So, every age is different. You cannot offer a single solution... there’s no silver bullet. Research is showing
something that we were not taking very seriously, which is early childhood factoring in Jewish identity. In
the Lamm library here, is a program designed for young families. Well, research is proving that it totally
involves the families and basic memories that form identity. The main question is, if there is only one
message that you take from today, it’s do not think in terms of either or. Do not think that Jewish
community, or Jewish philanthropy is a zero sum game. There is energy for everything if you know where to
find it and how to get it, there is money for everything too. The question is how to go... how to go about
approaching it?
Question 2:
I was involved about 30 years ago of setting up a little group across the Jewish community in London, to
meet together over Christmas to celebrate Jewish education, learning and it’s grown into a phenomenon
called Limmud. The community, in its different denominations, can be seen to be working together and
respecting each other.
Speaker:
Yes, Limmud is an excellent example, because it is grassroots, and emerging. Nobody said “We’re going to
plan this massive LimmudFest.” It just happened. People were smart, letting it grow and intervening when
it needed a push. So, people that collaborate and network will reward those that collaborate and network
and will punish those that don’t. If I know that my donation is going towards building duplication, or by
helping an organisation defend turf, I’m not going to be inclined to give.

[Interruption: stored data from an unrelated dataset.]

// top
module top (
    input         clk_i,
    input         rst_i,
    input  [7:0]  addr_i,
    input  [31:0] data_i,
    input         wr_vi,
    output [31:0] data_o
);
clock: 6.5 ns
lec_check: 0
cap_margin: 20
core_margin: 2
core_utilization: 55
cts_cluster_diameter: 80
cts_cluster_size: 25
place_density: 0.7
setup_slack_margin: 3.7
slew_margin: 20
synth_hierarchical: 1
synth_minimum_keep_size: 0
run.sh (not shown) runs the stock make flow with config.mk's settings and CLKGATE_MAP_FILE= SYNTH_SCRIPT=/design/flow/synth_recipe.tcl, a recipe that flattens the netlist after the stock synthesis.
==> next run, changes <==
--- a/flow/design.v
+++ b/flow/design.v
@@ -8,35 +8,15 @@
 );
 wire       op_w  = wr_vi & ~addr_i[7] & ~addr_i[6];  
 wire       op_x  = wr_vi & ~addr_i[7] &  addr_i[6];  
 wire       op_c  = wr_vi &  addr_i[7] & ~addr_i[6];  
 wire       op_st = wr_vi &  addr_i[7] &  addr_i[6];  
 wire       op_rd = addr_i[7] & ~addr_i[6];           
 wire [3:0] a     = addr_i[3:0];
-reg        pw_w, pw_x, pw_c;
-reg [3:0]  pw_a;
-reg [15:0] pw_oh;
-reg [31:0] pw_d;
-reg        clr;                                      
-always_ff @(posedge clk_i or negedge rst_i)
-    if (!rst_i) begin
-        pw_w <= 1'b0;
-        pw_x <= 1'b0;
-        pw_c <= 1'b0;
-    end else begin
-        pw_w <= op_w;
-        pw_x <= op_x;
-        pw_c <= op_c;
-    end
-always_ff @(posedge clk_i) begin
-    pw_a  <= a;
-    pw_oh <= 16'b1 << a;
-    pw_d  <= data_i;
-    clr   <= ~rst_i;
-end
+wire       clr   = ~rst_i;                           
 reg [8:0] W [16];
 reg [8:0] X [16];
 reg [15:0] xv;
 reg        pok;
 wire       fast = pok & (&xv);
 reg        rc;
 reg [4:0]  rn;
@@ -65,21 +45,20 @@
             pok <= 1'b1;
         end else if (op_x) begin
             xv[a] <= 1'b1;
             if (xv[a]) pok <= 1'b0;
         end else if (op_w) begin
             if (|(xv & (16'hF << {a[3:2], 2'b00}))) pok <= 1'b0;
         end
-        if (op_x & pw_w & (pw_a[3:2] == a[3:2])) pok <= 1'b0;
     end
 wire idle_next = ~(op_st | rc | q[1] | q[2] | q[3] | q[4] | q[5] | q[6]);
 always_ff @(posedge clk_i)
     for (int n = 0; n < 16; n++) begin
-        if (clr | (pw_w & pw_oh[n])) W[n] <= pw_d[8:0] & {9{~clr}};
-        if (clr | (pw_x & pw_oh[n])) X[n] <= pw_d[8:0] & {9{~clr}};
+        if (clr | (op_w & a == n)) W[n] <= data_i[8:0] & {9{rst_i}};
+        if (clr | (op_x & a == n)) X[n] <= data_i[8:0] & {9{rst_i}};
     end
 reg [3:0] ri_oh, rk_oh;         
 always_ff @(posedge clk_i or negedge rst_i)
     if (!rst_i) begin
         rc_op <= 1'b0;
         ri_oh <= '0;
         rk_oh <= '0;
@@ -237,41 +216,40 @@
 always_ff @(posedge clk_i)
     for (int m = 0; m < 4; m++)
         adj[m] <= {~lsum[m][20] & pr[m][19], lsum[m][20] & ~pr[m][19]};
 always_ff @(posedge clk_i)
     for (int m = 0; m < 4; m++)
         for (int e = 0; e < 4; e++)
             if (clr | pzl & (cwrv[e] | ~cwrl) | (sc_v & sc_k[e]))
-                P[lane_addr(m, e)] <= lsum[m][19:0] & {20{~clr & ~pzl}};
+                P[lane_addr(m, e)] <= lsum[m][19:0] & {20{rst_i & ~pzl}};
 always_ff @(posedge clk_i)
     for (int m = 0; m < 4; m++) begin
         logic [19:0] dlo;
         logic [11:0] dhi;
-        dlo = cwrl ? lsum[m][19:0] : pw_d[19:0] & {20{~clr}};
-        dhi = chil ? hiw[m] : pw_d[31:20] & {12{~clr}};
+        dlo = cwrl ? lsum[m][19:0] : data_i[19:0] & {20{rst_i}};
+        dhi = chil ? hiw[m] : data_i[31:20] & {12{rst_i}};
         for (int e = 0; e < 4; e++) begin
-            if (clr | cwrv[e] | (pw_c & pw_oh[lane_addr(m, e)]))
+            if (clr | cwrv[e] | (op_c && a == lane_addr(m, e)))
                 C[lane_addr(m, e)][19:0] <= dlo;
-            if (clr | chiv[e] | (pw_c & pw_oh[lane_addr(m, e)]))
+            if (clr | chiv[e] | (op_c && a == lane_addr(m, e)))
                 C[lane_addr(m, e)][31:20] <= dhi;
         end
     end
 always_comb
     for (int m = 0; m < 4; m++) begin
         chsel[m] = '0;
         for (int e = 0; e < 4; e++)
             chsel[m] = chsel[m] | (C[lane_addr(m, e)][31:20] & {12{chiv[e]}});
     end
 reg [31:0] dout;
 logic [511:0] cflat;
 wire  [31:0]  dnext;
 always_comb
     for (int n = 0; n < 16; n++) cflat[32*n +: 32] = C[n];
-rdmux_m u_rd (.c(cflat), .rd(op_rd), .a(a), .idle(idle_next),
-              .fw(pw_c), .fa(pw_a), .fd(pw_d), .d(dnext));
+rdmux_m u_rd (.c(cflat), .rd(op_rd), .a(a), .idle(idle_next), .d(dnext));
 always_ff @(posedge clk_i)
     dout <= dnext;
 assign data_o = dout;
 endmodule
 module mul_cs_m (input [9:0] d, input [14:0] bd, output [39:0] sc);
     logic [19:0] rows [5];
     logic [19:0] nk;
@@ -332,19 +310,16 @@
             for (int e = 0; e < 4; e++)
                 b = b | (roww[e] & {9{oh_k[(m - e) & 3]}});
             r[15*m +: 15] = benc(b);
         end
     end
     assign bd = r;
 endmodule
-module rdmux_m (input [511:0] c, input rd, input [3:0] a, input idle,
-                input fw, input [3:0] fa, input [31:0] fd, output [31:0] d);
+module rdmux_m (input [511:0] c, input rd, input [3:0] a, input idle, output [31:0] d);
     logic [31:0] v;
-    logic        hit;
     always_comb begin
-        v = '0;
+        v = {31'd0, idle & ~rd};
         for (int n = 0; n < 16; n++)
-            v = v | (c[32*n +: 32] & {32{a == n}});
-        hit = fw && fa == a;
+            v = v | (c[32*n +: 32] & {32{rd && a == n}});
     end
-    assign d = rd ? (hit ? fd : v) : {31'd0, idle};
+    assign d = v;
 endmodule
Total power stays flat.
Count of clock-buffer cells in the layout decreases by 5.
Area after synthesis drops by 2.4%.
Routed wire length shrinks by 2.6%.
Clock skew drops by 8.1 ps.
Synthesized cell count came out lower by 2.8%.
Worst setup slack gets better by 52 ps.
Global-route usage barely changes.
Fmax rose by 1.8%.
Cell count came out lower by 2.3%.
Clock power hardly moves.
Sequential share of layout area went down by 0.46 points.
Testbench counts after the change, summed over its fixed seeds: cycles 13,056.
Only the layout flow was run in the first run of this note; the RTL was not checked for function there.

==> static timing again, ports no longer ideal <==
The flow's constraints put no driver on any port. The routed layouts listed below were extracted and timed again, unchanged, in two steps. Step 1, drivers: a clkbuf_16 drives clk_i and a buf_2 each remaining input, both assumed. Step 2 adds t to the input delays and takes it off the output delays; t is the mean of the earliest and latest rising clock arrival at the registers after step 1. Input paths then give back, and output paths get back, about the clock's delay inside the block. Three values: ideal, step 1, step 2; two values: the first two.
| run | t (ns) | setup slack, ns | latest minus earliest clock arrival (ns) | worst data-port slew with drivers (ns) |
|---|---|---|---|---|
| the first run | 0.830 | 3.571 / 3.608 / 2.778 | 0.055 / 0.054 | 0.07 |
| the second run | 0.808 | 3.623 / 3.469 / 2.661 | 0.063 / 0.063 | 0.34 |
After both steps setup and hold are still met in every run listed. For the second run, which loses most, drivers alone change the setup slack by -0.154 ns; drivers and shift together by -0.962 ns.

If I know that my donation creates
impact and that the organisation of funding is collaborating with others, I’d be much, much more inclined to
give.
When I was in Canada, we did a study on motivation of young Jews and why they were not involved with the
Federation. One of the main drivers for the disengagement was, too much politics, too much bickering, too
many intrigues, too many turf wars. “Just get your act together and you do good things. They actually called
the Federation the Snake Pit. If we give that image to young people, they’re going to be totally turned off.